As it turned out, the bartender was using egg whites to create the creamy froth atop the sours. We were all experiencing some kind of food poisoning. I suppose it could have been the whiskey, but the source did not matter a bit while everyone was seeking refuge in the elegant toilettes of the 21 Club. Eventually, word of this mutiny found its way to Caroline and Edwin Gamble. They alerted the Club and before I knew it, taxis were summoned and everyone was being escorted to the exit. Caroline rode in the cab with my sister and me. My mother was in a taxi with my father. I have no idea what happened to the rest of the party: Edwin, Teddy, the fancy people.

My mother spent the remainder of the evening going from bathroom to bathroom in their apartment, holding the heads of her two daughters and her husband over each commode. In the morning, I felt a hangover so severe, I did not know how I was going to get back to college. My mother described her Florence Nightingale experience repeatedly all day to people on the telephone. My sister got a scolding about sneaking sips of alcohol, and I was told that I said some terrible things to Caroline Gamble about Teddy. It was reported that while sobbing, I proclaimed Teddy’s lack of awareness about the war. I said that he was a draft dodger because he was afraid, not because of any belief he had. I cringed thinking Caroline would hold all this against my parents, but I did not care that much. New York was not going to be a place I would return to often. I would not see the Gambles or Teddy more than a few more times during my lifetime. I would be staying away from the East Coast, like a draft resister, as though it were a war, a place I could neither support nor believe in.

Teddy made it through one month of Peace Corps training in Honduras. That was enough for him to know that he was not cut out to live in an underdeveloped country. He returned to New York and someone in his parents’ circle of friends got him an appointment with a physician who wrote a bogus letter saying he had anemia and gastritis, disqualifying him for military service. My sister returned to high school, breaking all kinds of rules covertly. My parents continued their lives in the city, as did the Gambles, and their friendship weathered the turbulence of that sullied evening at Teddy Gamble’s farewell party.
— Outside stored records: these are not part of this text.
File: config.mk
export PLATFORM = sky130hd
export DESIGN_NAME = q_action_selector
export DESIGN_NICKNAME = d
export VERILOG_FILES = /design/src/rtl/q_action_selector.sv
export SDC_FILE = /design/constraint.sdc
export NUM_CORES = 1
export LEC_CHECK = 0
export BUFFER_PORTS_ARGS = -buffer_cell sky130_fd_sc_hd__buf_4
export CELL_PAD_IN_SITES_DETAIL_PLACEMENT = 0
export CELL_PAD_IN_SITES_GLOBAL_PLACEMENT = 2
export CORE_ASPECT_RATIO = 0.75
export CORE_MARGIN = 1.5
export CORE_UTILIZATION = 26
export DETAILED_ROUTE_END_ITERATION = 10
export GPL_ROUTABILITY_DRIVEN = 0
export PLACE_DENSITY = 0.57
export SLEW_MARGIN = 25
export SYNTH_ARGS = -nofsm -noshare
export SYNTH_HDL_FRONTEND = slang
export SYNTH_SLANG_ARGS = --single-unit
File: constraint.sdc
create_clock -name i_clk -period 2.87 [get_ports i_clk]
set_input_delay 0.1435 -clock i_clk [delete_from_list [all_inputs] [get_ports i_clk]]
set_output_delay 0.1435 -clock i_clk [all_outputs]
set_load 0.05 [all_outputs]
File: src/rtl/q_action_selector.sv
// Epsilon-greedy action selector: scans the four Q-values of the requested state,
// keeps the signed maximum, and optionally swaps it for an LFSR-chosen action.
module q_action_selector #(
    parameter int          Q_WIDTH     = 16,
    parameter int          STATE_WIDTH = 6,
    parameter int          EPS_WIDTH   = 8,
    parameter logic [15:0] LFSR_SEED   = 16'hACE1
) (
    input  logic                          i_clk,
    input  logic                          i_rst,
    input  logic                          i_en,
    input  logic [STATE_WIDTH-1:0]        i_current_state,
    input  logic [EPS_WIDTH-1:0]          i_epsilon,
    output logic                          o_q_rd_en,
    output logic [STATE_WIDTH+1:0]        o_q_rd_addr,
    input  logic signed [Q_WIDTH-1:0]     i_q_rd_data,
    output logic [3:0]                    o_next_action,
    output logic                          o_action_valid,
    output logic                          o_explored,
    output logic                          o_busy
);

    localparam logic [15:0] LFSR_INIT = (LFSR_SEED == 16'h0000) ? 16'h0001 : LFSR_SEED;

    typedef enum logic [1:0] {S_IDLE, S_READ, S_DRAIN, S_DECIDE} state_t;

    state_t                     r_state, w_next;
    logic [15:0]                r_lfsr;
    logic [STATE_WIDTH-1:0]     r_state_l;
    logic [EPS_WIDTH-1:0]       r_eps_l;
    logic [EPS_WIDTH-1:0]       r_rand;
    logic [1:0]                 r_ridx;
    logic [1:0]                 r_k;
    logic                       r_rd_en;
    logic [STATE_WIDTH+1:0]     r_addr;
    logic                       r_rd_vld;
    logic [1:0]                 r_rd_idx;
    logic signed [Q_WIDTH-1:0]  r_max;
    logic [1:0]                 r_greedy;
    logic [3:0]                 r_action;
    logic                       r_valid;
    logic                       r_explored;
    logic                       r_busy;
    logic                       w_explore;
    logic [1:0]                 w_pick;

    always_ff @(posedge i_clk or posedge i_rst) begin
        if (i_rst) r_state <= S_IDLE;
        else       r_state <= w_next;
    end

    always_comb begin
        w_next = r_state;
        case (r_state)
            S_IDLE:   if (i_en) w_next = S_READ;
            S_READ:   if (r_k == 2'd3) w_next = S_DRAIN;
            S_DRAIN:  w_next = S_DECIDE;
            S_DECIDE: w_next = S_IDLE;
            default:  w_next = S_IDLE;
        endcase
    end

    // Right-shifting Galois form of x^16+x^14+x^13+x^11+1.
    always_ff @(posedge i_clk or posedge i_rst) begin
        if (i_rst) r_lfsr <= LFSR_INIT;
        else       r_lfsr <= {1'b0, r_lfsr[15:1]} ^ (r_lfsr[0] ? 16'hB400 : 16'h0000);
    end

    assign w_explore = (r_rand < r_eps_l);
    assign w_pick    = w_explore ? r_ridx : r_greedy;

    always_ff @(posedge i_clk or posedge i_rst) begin
        if (i_rst) begin
            r_state_l  <= '0;
            r_eps_l    <= '0;
            r_rand     <= '0;
            r_ridx     <= '0;
            r_k        <= '0;
            r_rd_en    <= 1'b0;
            r_addr     <= '0;
            r_rd_vld   <= 1'b0;
            r_rd_idx   <= '0;
            r_max      <= '0;
            r_greedy   <= '0;
            r_action   <= '0;
            r_valid    <= 1'b0;
            r_explored <= 1'b0;
            r_busy     <= 1'b0;
        end else begin
            r_valid  <= 1'b0;
            // Read data trails the strobe by one cycle; track which index it belongs to.
            r_rd_vld <= r_rd_en;
            r_rd_idx <= r_addr[1:0];
            if (r_rd_vld && (r_rd_idx == 2'd0 || i_q_rd_data > r_max)) begin
                r_max    <= i_q_rd_data;
                r_greedy <= r_rd_idx;
            end
            case (r_state)
                S_IDLE: begin
                    if (i_en) begin
                        r_state_l <= i_current_state;
                        r_eps_l   <= i_epsilon;
                        r_busy    <= 1'b1;
                        r_rd_en   <= 1'b1;
                        r_addr    <= {i_current_state, 2'd0};
                        r_k       <= 2'd0;
                    end
                end
                S_READ: begin
                    if (r_k == 2'd3) begin
                        r_rd_en <= 1'b0;
                    end else begin
                        r_k    <= r_k + 2'd1;
                        r_addr <= {r_state_l, r_k + 2'd1};
                    end
                end
                S_DRAIN: begin
                    r_rand <= r_lfsr[EPS_WIDTH-1:0];
                    r_ridx <= r_lfsr[9:8];
                end
                S_DECIDE: begin
                    r_action   <= 4'b0001 << w_pick;
                    r_explored <= w_explore;
                    r_valid    <= 1'b1;
                    r_busy     <= 1'b0;
                end
                default: ;
            endcase
        end
    end

    assign o_q_rd_en      = r_rd_en;
    assign o_q_rd_addr    = r_addr;
    assign o_next_action  = r_action;
    assign o_action_valid = r_valid;
    assign o_explored     = r_explored;
    assign o_busy         = r_busy;

endmodule

### Word level (Yosys, flattened, before mapping)

Index checks and enable logic that the tools add are counted.

* register bits: 81
* bits in latches: 0
* memory bits (writable): 0
* bits in read-only memories: 0
* bits of input ports: 33
* output and inout port bits: 16
* word-level logic and storage cells: 56
* memories: 0

* $add $sub $neg: 1
* multipliers: 0
* div/mod/pow operators: 0
* magnitude comparators: 2
* equal/unequal tests: 7
* shifts and indexed selects: 1
* muxes and demuxes: 16
* bitwise gates (word level): 1
* reductions and logical operators: 11

Operator list (number)
* greater-than comparator 16 bit: 1
* two-way mux 16 bit: 1
* two-way mux 8 bit: 2
* one-hot mux 8 bit (2 select lines): 1
* XOR 15 x 16 -> 16 bit: 1
* two-way mux 2 bit: 5
* less-than comparator 8 bit: 1
* one-hot mux 2 bit (4 select lines): 1
* == test 2 bit, second input constant: 3
* inequality test 2 bit, second input constant: 3
* AND reduction 2 bit: 3
* AND reduction 3 bit: 2
* zero test 2 bit: 2
* one-hot mux 1 bit (2 select lines): 2
* one-hot mux 2 bit (2 select lines): 1
* nonzero test 2 bit: 2
* << shifter 1 x 2 -> 4 bit, first input constant: 1
* two-way mux 1 bit: 3
* adder 2 x 1 -> 2 bit, second input constant: 1
* == test 2 x 1 -> 1 bit, second input constant: 1
* logical AND 1 bit: 1
* logical OR 1 bit: 1

### Longest topological paths before layout

Gate-level depths: netlist of run 1.

* depth in word-level cells: 3
* mapped depth: 9
* gate-level depth less buffers: 8

### Worst setup path before layout of run 1

Ideal clock, no wire load.

* path type: reg2reg
* start point: register r_max[7]
* end point: register r_max[1]
* arrival time: 2.173 ns
* data required time: 2.745 ns
* path slack: 0.572 ns
* cell stages (with the launch flop): 10
* path through: dfrtp_1 -> inv_1 -> ha_1 -> nand4_1 -> or3_4 -> o21ai_2 -> o22ai_2 -> a21oi_4 -> buf_12 -> mux2_4

* word-level cells in the longest chain between the ends: 3

Ends and longest elaborated chain
* from (decl): line 38 `logic signed [Q_WIDTH-1:0] r_max;`
* from (signal assigned): line 95 `r_max <= i_q_rd_data;`
* greater-than comparator 16 bit: line 94 `if (r_rd_vld && (r_rd_idx == 2'd0 || i_q_rd_data > r_max)) begin`
* logical OR 1 bit: line 94
* logical AND 1 bit: line 94

Every way passes these cells.
A chain may end at the register's enable or synchronous reset.

### Worst setup path after layout of run 1

* start point: register r_max[7]
* end point: register r_max[3]

The elaborated chain is that of the path after synthesis.

==> results of run 1 <==
power by group:
part / leakage, µW / internal [µW] / switching [µW]
clock network: 0.000133 / 594 / 474
registers: 0.000965 / 1420 / 191
logic: 0.00114 / 707 / 1030
total: 0.00224 / 2720 / 1690
synth_stat cells, drive strengths merged:
cell	count
nor3	2
nand2b	4
o22ai	3
a21o	6
a21boi	2
dfstp	8
nand3	3
inv	34
a41oi	1
a211oi	1
xor2	3
nor2b	2
and2	1
a221oi	1
o211ai	4
dfrtp	71
nand2	27
clkbuf	4
and4	1
nor2	6
a22o	2
o31ai	1
mux2	39
o41ai	1
a2111o	1
buf	2
o21ai	19
a21oi	8
nand4	6
o21bai	1
a31oi	1
or3	2
ha	29
mux2i	8
path summary, 6_finish.rpt:
| check | endpoint | from | cells after the start | slack, ns |
|---|---|---|---|---|
| setup / recovery | r_max[3]$_DFFE_PP0P_ | r_max[7]$_DFFE_PP0P_ | 9 | 0.29 |
| hold / removal | r_eps_l[0]$_DFFE_PP0P_ | i_epsilon[0] | 2 | 0.04 |
| setup reg to reg | r_max[3]$_DFFE_PP0P_ | r_max[7]$_DFFE_PP0P_ | 9 | 0.29 |
| hold reg to reg | r_lfsr[11]$_DFF_PP1_ | r_lfsr[12]$_DFF_PP0_ | 0 | 0.36 |
| max in group asynchronous | r_lfsr[5]$_DFF_PP1_ | i_rst | 4 | 1.65 |
| min in group asynchronous | r_max[6]$_DFFE_PP0P_ | i_rst | 3 | 0.51 |
final cells by class:
cell class / count / area, µm² / area share
Clock inverter: 7 / 55.1 / 0.0120
Multi-Input combinational cell: 185 / 1550 / 0.339
Clock buffer: 9 / 225 / 0.0492
Inverter: 34 / 129 / 0.0281
Sequential cell: 79 / 1990 / 0.434
Tap cell: 175 / 219 / 0.0478
Timing Repair Buffer: 53 / 413 / 0.0901
sequential cells by signal, indices dropped and copies added, names as in the netlist:
register	flops
r_rd_vld	1
r_max	16
r_state	2
r_ridx	2
r_rand	8
r_greedy	2
o_action_valid	1
o_q_rd_addr	7
o_q_rd_en	1
o_explored	1
r_rd_idx	2
r_k	1
o_next_action	4
r_lfsr	16
r_eps_l	8
r_state_l	6
o_busy	1
metal layers:
layer | vias up | global-route usage | routed length, µm
met3 | 8 | 0.0387 | 366
met5 | - | 0 | 0
met4 | 0 | 0.0357 | 102
met1 | 1110 | 0.153 | 3890
li1 | 1175 | - | -
met2 | 36 | 0.150 | 2870
logic make-up (layout without fill, tap and decap cells):
kind of cell	Yosys count	count (layout)	synth area share
fa+ha+maj	29	29	0.0979
simple gates	54	54	0.0692
compound gates	52	52	0.0959
flops	79	79	0.536
mux	47	47	0.149
xor+xnor	3	3	0.00709
buf+inv	40	103	0.0449
worst max-delay path, stage by stage (launching register included):
cell     delay [ns]
dfrtp_1        0.35
inv_1          0.05
ha_1           0.31
nand4_1        0.16
or3_4          0.44
o21ai_2        0.15
o22ai_2        0.15
a21oi_4        0.29
buf_4          0.25
mux2_4         0.31
through the flow:
stage / setup slack, ns / util / area, µm² / power, µW / cells
finish: 0.286 / 0.331 / 4580 / 4410 / 542
global placement: 0.308 / 0.310 / 4290 / 3370 / 525
floorplan: 0.572 / - / 3710 / 2900 / 304
global route: 0.101 / 0.331 / 4580 / 4730 / 542
detailed placement: 0.290 / 0.310 / 4290 / 3390 / 525
CTS: 0.260 / 0.331 / 4580 / 4500 / 542
timing repair:
item                       in CTS  in global routing
hold buffers                    1                  0
setup endpoints to repair       0                  0
setup buffers                   0                  0
hold endpoints to repair       30                  0
==> metrics.md, run 1 <==
| Metric | Value |
|---|---|
| Status | `finished, final reports clean` |
| Largest net degree at the start of global routing | `45` |
| Part of the Yosys area used for sequential elements | `0.536` |
| Global-route wire length before repair | `12400 µm` |
| Final Hold Fails | `0` |
| Core Region | `13800 µm²` |
| Finish-stage setup viols | `0` |
| Syn nets | `366` |
| # clock sinks | `79` |
| Cell taking the most area after synthesis | `dfrtp_1` |
| Share of Yosys cell area claimed by the top area cell type | `0.479` |
| First DRT Iteration DRCs | `107` |
| Worst clock skew | `0.00514 ns` |
| Clock edge transition at the registers on the reported setup and hold paths | `0.06 ns` |
| H-tree depth | `3` |
| Largest cells by area after synthesis | `dfrtp_1 48%, ha_1 9.8%, mux2_2 9.1%, dfstp_2 5.7%, mux2_4 3.6%` |
| Vias | `2329` |
| Leading cell types in the layout, fill and taps excluded | `71 x dfrtp_1, 51 x buf_4, 33 x inv_1` |
| Flop and latch count out of synthesis | `79` |
| Max Clock Freq | `387 MHz` |
| Most common cell after layout, fill and taps aside | `dfrtp_1` |
| Worst EP arrival | `2.80 ns` |
| Peak supply drop | `0.000457 V` |
| Post-cts sizing count | `0` |
| Die area | `15000 µm²` |
| CTS max path bufs | `2` |
| Vias in the first global route | `2416` |
| Diode count | `0` |
| Antenna Violating Nets Remaining | `0` |
| Routed WL | `7230 µm` |
| Avg Cell Area, Syn | `12.2 µm²` |
| Synth unique cells | `40` |
| Leak pwr | `0.00224 µW` |
| Worst Setup Start Kind | `register` |
| Global-route usage over all layers | `0.108` |
| DIE HEIGHT | `106 µm` |
| Worst slew margin relative to its limit | `0.457` |
| Drt drc | `0` |
| Final Max Slew Viols | `0` |
| Share of layout cells above drive strength 1 | `0.330` |
| YS warnings | `0` |
| HPWL after DPL | `5240 µm` |
| Port bufs | `48` |
| Avg Vias per Cell | `4.30` |
| Fin crit period | `2.58 ns` |
| Synth Cell Area | `3710 µm²` |
| Antenna violations before repair | `0` |
| Final Cycle Share | `0.900` |
| # fillers | `1372` |
| Skew-Pair Late Insertion Delay | `0.33 ns` |
| Unrepaired setup endpoints after global routing | `no` |
| Critical path capture point type | `register` |
| Num CTS Buffers | `9` |
| Post-Syn Instances | `304` |
| Power per Cell Area | `963 nW/µm²` |
| Post-layout nets | `424` |
| Area Overhead vs Synth | `23.6%` |
| Chip width | `141 µm` |
| CTS root buffer | `clkbuf_16` |
| Worst Hold Class | `input port to register` |
| Setup TNS | `0 ns` |
| Initial core utilization | `0.268` |
| Global route total overflow | `0` |
| TritonCTS clock tree | `built` |
| CP required | `3.09 ns` |
| Boundary pin count | `49` |
| Row count | `37` |
| Worst Path Max Fanout | `7` |
| First-pass DRT Iterations | `4` |
| Worst Hold Slack | `0.0386 ns` |
| Worst slew pin tran | `0.814 ns` |
| Crit path kind | `register to register` |
| Number of max-cap violations | `0` |
| Routed WL per cell | `13.3 µm` |
(Power assumes the default switching activity.)
==> run 2: changes to the inputs <==
--- a/config.mk
+++ b/config.mk
@@ -13,7 +13,8 @@
 export CORE_UTILIZATION = 26
 export DETAILED_ROUTE_END_ITERATION = 10
 export GPL_ROUTABILITY_DRIVEN = 0
-export PLACE_DENSITY = 0.57
+export GPL_TIMING_DRIVEN = 0
+export PLACE_DENSITY = 0.62
 export SLEW_MARGIN = 25
 export SYNTH_ARGS = -nofsm -noshare
 export SYNTH_HDL_FRONTEND = slang
==> metrics.md, run 2 (synthesis results as in run 1) <==
| Metric | Value |
|---|---|
| Status | `finished, final reports clean` |
| Worst Path Max Fanout | `10` |
| Post-layout nets | `427` |
| CP required | `3.08 ns` |
| Worst clock skew | `0.00801 ns` |
| Routed WL per cell | `13.1 µm` |
| Antenna Violating Nets Remaining | `0` |
| Worst reg2reg startpoint | `r_max[7]$_DFFE_PP0P_` |
| Peak supply drop | `0.000537 V` |
| Hold_sp | `i_epsilon[6]` |
| Final Max Slew Viols | `0` |
| Comb power frac | `0.373` |
| Skew-Pair Late Insertion Delay | `0.33 ns` |
| Power per Cell Area | `1010 nW/µm²` |
| Worst slew margin relative to its limit | `0.581` |
| Antenna violations before repair | `0` |
| TritonCTS clock tree | `built` |
| Crit path kind | `register to register` |
| Post-cts sizing count | `0` |
| Endpoint of the lowest-slack register-to-register path | `r_max[9]$_DFFE_PP0P_` |
| Max Clock Freq | `391 MHz` |
| First DRT Iteration DRCs | `148` |
| DIE HEIGHT | `106 µm` |
| Unrepaired setup endpoints after global routing | `no` |
| Hold Crit Depth | `2` |
| Avg Vias per Cell | `4.33` |
| Share of layout cells above drive strength 1 | `0.322` |
| Row count | `37` |
| CTS root buffer | `clkbuf_16` |
| Largest regs | `r_lfsr: 16 flops, r_max: 16 flops` |
| Vias | `2358` |
| Hold Path Sink | `r_eps_l[6]$_DFFE_PP0P_` |
| HPWL after DPL | `5060 µm` |
| Drt drc | `0` |
| Final Hold Fails | `0` |
| Worst Hold Class | `input port to register` |
| Clk pwr share | `0.286` |
| Setup bufs post-CTS | `0` |
| Finish-stage setup viols | `0` |
| Worst EP arrival | `2.77 ns` |
| Num CTS Buffers | `9` |
| Global route total overflow | `0` |
| Diode count | `0` |
| Leading cell types in the layout, fill and taps excluded | `71 x dfrtp_1, 48 x buf_4, 33 x inv_1` |
| H-tree depth | `3` |
| Vias in the first global route | `2517` |
| Internal power | `3030 µW` |
| Register-to-Register Path Depth | `9` |
| # clock sinks | `79` |
| Final Cycle Share | `0.892` |
| Clock edge transition at the registers on the reported setup and hold paths | `0.06 ns` |
| Seq pwr share | `0.341` |
| Net Sw Frac | `0.356` |
| Chip width | `141 µm` |
| Worst Setup Start Kind | `register` |
| P_sw | `1670 µW` |
| First-pass DRT Iterations | `5` |
| Number of max-cap violations | `0` |
| Worst slew pin tran | `0.628 ns` |
| Place WS | `0.297 ns` |
| Routed WL | `7140 µm` |
| Boundary pin count | `49` |
| Core Region | `13800 µm²` |
| Largest net degree at the start of global routing | `43` |
| Critical path capture point type | `register` |
| CTS max path bufs | `2` |
| Global-route wire length before repair | `12400 µm` |
| Most common cell after layout, fill and taps aside | `dfrtp_1` |
| Fin crit period | `2.56 ns` |
| Final instance area | `4680 µm²` |
| DP Area | `4310 µm²` |
| Final Util | `0.338` |
| Area Overhead vs Synth | `26.1%` |
| Fin worst setup slack | `0.310 ns` |
| Port bufs | `48` |
| Initial core utilization | `0.268` |
| R2R Setup Slk | `0.31 ns` |
| Die area | `15000 µm²` |
| Leak pwr | `0.00228 µW` |
| Post-CTS Hold Fix Bufs | `1` |
| Global-route usage over all layers | `0.106` |
==> run 2: layout make-up <==
type	count	area, µm²
Fill cell	1368	9170
Sequential cell	79	1990
Multi-Input combinational cell	185	1550
Timing Repair Buffer	50	390
Clock buffer	11	253
Tap cell	175	219
Inverter	34	130
Clock inverter	5	104
Buffer	6	38.8
==> run 2: worst max-delay path: stages, from the launching register on <==
cell	delay, ns
dfrtp_1	0.34
inv_1	0.04
ha_1	0.31
nand4_1	0.17
or3_4	0.44
o21ai_2	0.15
o22ai_2	0.16
a21oi_4	0.32
buf_12	0.19
mux2_4	0.31
==> run 2: how the worst max path moves through the flow <==
stage / start / to / slack (ns) / cells past startpoint
final: r_max[7]$_DFFE_PP0P_ / r_max[9]$_DFFE_PP0P_ / 0.31 / 9
after floorplan: r_max[7]$_DFFE_PP0P_ / r_max[1]$_DFFE_PP0P_ / 0.57 / 9
after global placement: i_rst / o_q_rd_addr[2]$_DFFE_PP0P_ / -0.41 / 2
after global routing: r_max[7]$_DFFE_PP0P_ / r_max[9]$_DFFE_PP0P_ / 0.16 / 9
after detailed placement: r_max[7]$_DFFE_PP0P_ / r_max[9]$_DFFE_PP0P_ / 0.30 / 9
after CTS: r_max[7]$_DFFE_PP0P_ / r_max[9]$_DFFE_PP0P_ / 0.28 / 9
==> run 2: power by group through the flow <==
stage / combinational (µW) / clock (µW) / sequential, µW
after CTS: 1790 / 1390 / 1600
after detailed placement: 1780 / 0 / 1620
final: 1750 / 1350 / 1600
after global placement: 1770 / 0 / 1610
after global routing: 1970 / 1430 / 1640
after floorplan: 995 / 0 / 1910
==> run 2: per-stage QoR <==
step | hold slack, ns | total power, µW | setup TNS, ns | cells
2_1_floorplan | 0.292 | 2900 | 0 | 304
3_3_place_gp | 0.338 | 3380 | -28.54 | 527
3_5_place_dp | 0.241 | 3400 | 0 | 528
4_1_cts | 0.0280 | 4780 | 0 | 545
5_1_grt | 0.0379 | 5050 | 0 | 545
6_report | 0.0408 | 4700 | 0 | 545
==> run 2: layer usage <==
metal | track usage | routed length (µm) | up-vias
met3 | 0.0360 | 353 | 6
li1 | - | - | 1187
met4 | 0.0402 | 89 | 0
met5 | 0 | 0 | -
met2 | 0.152 | 2830 | 46
met1 | 0.148 | 3870 | 1119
I have not had another whiskey sour nor have I ever again set foot in the 21 Club. The Vietnam War raged for another seven years. I participated in protests on my small radical campus in Oberlin, Ohio, until I graduated in 1970. The world felt unsafe beyond the boundaries of that small town. When I left, I felt lost, maybe the way Teddy had. I knew, however, that I could not return to New York. I needed to find someplace safe and sane where I could finish growing up. Despite the efforts of the Peace Corps, the world today is no more peaceful than it was in 1968. In fact, we are in a far worse state. Our current president makes Lyndon Johnson look like the Dalai Lama. But one thing has remained unchanged throughout all these years: the 21 Club. Except for food poisoning, it remains immune from everything — the ravages of war, the failed attempts for peace. It persists in feting heroes and phonies alike, with food, wine and whiskey into the late hours of each and every night.